**Task to complete:**
Locate the line that contains "Worst setup path after layout" in the entries below, then repeat it and every following line through the line that contains "after global placement", exactly, and no others.

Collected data
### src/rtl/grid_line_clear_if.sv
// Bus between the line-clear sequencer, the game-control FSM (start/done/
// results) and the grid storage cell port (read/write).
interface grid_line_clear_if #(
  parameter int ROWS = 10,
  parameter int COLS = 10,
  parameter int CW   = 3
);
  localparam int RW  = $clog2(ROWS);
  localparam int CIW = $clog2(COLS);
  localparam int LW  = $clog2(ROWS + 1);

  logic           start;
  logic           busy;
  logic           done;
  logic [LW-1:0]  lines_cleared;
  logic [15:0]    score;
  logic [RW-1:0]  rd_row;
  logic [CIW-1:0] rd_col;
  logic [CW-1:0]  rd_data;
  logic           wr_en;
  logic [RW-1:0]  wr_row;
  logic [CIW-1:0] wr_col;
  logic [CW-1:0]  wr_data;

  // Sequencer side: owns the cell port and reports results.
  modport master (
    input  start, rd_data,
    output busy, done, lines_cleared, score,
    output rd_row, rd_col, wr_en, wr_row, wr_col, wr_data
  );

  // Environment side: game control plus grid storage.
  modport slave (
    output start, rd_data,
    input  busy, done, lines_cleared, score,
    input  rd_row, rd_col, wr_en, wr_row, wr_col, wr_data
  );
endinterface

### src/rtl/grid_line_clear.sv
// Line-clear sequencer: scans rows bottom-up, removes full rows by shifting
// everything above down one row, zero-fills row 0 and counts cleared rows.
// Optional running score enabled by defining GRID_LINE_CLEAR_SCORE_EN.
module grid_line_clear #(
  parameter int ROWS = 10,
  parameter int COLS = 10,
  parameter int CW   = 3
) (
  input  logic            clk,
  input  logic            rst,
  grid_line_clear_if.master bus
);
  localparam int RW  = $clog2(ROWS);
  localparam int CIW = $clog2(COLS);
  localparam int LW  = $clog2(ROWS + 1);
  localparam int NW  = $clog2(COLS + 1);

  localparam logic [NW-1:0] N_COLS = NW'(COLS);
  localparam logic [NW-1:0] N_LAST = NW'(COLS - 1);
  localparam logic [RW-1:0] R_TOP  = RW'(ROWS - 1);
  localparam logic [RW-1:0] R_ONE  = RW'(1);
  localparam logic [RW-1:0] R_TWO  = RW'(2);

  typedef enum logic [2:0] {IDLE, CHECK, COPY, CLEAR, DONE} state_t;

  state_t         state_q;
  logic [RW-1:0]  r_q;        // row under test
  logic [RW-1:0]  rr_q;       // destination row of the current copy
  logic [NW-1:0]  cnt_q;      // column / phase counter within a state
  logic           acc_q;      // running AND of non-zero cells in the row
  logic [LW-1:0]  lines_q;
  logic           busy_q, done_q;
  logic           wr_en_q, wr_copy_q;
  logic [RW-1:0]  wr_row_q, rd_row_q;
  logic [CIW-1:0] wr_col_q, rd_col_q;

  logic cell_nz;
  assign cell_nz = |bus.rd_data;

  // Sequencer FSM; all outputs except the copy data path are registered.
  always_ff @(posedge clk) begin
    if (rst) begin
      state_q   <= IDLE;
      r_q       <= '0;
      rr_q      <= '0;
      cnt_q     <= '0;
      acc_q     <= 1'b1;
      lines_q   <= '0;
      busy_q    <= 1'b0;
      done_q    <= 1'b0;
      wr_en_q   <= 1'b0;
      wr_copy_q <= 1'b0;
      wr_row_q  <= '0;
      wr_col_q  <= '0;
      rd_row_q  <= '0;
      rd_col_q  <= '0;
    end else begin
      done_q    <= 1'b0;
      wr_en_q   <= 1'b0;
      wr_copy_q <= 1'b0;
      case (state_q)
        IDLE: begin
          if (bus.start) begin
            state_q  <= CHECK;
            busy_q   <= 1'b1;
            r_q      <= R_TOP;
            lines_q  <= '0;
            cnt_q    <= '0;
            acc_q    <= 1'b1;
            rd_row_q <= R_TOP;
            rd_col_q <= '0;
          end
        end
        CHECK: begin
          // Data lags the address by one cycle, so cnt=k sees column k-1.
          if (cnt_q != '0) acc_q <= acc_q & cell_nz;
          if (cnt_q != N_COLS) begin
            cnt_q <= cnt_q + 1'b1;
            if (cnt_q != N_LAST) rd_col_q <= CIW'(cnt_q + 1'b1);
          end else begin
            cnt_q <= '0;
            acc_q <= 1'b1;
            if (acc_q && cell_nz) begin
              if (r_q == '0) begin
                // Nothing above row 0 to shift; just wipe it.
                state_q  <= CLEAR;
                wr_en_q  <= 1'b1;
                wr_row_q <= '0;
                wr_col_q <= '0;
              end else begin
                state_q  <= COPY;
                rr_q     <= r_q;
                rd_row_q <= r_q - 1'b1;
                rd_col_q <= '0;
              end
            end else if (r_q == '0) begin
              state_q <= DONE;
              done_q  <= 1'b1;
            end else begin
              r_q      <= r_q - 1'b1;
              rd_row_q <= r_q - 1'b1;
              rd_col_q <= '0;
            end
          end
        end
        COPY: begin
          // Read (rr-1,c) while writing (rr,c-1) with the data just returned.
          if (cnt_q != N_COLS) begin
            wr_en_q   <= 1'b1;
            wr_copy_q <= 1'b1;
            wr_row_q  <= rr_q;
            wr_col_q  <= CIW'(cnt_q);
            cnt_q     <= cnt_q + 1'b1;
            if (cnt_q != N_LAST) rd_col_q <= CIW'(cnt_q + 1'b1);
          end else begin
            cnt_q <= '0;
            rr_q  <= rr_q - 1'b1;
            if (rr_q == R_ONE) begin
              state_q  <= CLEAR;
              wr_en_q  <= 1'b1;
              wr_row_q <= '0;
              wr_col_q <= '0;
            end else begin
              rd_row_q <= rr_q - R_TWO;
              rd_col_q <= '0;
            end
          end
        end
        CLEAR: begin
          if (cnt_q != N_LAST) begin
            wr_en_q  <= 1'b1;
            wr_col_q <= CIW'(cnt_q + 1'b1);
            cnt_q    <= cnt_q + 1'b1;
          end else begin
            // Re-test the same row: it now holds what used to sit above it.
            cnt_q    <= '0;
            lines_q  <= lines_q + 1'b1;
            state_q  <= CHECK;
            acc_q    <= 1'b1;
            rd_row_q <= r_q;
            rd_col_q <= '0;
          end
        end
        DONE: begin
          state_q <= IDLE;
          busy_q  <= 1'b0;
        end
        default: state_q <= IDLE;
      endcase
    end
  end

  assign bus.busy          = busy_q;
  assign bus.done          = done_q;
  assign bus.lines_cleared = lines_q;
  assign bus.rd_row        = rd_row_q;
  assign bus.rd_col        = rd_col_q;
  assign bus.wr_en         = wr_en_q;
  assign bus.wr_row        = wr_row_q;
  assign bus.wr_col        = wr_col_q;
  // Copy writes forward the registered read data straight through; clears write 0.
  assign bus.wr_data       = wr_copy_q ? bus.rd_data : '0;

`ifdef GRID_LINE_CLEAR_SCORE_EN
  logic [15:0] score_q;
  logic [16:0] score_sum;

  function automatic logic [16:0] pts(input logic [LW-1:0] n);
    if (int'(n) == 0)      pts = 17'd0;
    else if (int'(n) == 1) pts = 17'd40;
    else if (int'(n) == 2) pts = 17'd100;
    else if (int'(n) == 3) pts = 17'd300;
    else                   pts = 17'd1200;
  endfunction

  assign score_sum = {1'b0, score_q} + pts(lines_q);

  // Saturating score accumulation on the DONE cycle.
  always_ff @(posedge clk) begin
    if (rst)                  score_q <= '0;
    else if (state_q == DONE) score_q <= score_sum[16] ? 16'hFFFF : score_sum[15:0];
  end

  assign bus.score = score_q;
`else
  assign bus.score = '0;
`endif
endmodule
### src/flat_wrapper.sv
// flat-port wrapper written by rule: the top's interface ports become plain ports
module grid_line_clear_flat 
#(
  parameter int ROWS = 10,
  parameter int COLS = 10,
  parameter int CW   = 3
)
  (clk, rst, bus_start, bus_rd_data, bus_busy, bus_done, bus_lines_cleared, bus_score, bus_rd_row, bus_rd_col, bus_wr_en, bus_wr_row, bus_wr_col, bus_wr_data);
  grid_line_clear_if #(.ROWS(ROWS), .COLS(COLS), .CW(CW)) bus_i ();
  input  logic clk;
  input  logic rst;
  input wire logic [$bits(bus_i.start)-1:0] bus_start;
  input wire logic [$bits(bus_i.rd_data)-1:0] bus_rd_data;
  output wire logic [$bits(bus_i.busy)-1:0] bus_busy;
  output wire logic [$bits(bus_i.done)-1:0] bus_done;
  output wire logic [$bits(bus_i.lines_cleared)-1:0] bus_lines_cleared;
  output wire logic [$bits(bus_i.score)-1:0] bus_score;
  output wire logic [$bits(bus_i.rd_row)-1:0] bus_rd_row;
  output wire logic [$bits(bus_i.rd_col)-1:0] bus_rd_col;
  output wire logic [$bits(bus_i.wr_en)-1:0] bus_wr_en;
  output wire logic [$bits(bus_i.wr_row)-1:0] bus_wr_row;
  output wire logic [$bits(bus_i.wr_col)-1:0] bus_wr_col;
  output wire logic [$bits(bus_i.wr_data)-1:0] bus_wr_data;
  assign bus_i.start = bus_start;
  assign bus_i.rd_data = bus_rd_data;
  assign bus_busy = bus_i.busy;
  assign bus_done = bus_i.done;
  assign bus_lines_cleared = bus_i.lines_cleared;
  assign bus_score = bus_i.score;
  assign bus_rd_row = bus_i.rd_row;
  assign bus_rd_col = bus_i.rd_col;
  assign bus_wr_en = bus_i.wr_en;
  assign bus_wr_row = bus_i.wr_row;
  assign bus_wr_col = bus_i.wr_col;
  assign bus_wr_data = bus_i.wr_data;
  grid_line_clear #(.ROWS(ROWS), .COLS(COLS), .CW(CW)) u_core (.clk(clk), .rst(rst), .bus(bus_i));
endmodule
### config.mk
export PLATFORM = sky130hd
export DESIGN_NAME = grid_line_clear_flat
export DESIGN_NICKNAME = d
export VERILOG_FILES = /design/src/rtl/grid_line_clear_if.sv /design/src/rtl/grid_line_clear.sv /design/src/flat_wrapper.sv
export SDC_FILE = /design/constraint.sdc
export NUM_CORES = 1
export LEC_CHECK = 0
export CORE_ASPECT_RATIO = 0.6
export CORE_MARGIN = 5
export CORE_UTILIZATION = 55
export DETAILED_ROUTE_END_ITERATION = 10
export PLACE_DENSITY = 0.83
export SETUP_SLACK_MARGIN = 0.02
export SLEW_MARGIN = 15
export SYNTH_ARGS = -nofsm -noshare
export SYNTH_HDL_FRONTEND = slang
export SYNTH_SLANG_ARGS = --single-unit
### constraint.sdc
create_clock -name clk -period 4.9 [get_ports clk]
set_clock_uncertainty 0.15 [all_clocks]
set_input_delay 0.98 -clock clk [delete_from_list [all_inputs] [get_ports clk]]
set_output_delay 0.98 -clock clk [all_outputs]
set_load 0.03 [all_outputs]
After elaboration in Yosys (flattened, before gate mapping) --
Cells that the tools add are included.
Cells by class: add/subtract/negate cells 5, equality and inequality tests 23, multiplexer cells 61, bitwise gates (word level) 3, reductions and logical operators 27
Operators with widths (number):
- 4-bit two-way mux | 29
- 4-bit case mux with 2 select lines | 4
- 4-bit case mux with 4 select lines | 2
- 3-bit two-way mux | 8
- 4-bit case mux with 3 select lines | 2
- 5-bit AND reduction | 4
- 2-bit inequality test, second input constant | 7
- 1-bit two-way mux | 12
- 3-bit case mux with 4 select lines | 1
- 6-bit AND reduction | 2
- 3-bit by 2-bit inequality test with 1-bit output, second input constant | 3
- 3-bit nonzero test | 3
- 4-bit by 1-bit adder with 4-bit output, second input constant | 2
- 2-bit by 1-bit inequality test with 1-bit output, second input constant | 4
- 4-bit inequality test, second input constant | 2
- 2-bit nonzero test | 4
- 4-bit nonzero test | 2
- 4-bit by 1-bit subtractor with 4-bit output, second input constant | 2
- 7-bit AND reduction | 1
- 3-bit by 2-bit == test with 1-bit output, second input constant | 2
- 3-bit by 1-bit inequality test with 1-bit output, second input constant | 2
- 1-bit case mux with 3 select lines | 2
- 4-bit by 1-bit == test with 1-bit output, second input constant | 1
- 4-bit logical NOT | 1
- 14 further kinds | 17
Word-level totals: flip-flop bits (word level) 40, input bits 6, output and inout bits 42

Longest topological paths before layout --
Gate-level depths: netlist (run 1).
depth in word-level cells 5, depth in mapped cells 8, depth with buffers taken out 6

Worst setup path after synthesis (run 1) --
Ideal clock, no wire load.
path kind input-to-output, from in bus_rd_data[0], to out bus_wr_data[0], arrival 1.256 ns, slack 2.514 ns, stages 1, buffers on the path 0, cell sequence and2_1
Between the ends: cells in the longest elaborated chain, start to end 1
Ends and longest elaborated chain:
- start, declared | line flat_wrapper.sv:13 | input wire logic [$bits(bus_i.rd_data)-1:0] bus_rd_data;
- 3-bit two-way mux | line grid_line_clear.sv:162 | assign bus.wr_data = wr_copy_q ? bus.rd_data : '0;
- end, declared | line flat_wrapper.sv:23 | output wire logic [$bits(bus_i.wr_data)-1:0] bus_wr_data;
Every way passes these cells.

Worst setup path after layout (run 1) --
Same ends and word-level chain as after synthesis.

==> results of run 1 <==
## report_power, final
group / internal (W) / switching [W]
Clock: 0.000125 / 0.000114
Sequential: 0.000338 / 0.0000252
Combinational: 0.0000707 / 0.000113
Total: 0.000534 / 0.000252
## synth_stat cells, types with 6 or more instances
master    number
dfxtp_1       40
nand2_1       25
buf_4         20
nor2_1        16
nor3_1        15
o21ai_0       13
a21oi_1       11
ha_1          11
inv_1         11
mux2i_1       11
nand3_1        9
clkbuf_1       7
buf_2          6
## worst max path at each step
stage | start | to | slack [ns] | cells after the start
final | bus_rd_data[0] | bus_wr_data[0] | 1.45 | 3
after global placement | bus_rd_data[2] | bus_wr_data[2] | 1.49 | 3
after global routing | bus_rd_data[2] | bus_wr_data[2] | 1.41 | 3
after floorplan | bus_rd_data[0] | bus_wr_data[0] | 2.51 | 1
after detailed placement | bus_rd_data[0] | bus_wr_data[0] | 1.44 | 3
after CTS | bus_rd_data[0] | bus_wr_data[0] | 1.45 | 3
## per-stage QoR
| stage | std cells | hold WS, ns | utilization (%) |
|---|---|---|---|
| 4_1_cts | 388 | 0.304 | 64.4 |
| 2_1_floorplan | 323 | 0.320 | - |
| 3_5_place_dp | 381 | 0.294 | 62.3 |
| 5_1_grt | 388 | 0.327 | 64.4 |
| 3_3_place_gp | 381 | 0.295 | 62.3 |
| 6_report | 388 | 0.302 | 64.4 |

**Finished exercise:**
Worst setup path after layout (run 1) --
Same ends and word-level chain as after synthesis.

==> results of run 1 <==
## report_power, final
group / internal (W) / switching [W]
Clock: 0.000125 / 0.000114
Sequential: 0.000338 / 0.0000252
Combinational: 0.0000707 / 0.000113
Total: 0.000534 / 0.000252
## synth_stat cells, types with 6 or more instances
master    number
dfxtp_1       40
nand2_1       25
buf_4         20
nor2_1        16
nor3_1        15
o21ai_0       13
a21oi_1       11
ha_1          11
inv_1         11
mux2i_1       11
nand3_1        9
clkbuf_1       7
buf_2          6
## worst max path at each step
stage | start | to | slack [ns] | cells after the start
final | bus_rd_data[0] | bus_wr_data[0] | 1.45 | 3
after global placement | bus_rd_data[2] | bus_wr_data[2] | 1.49 | 3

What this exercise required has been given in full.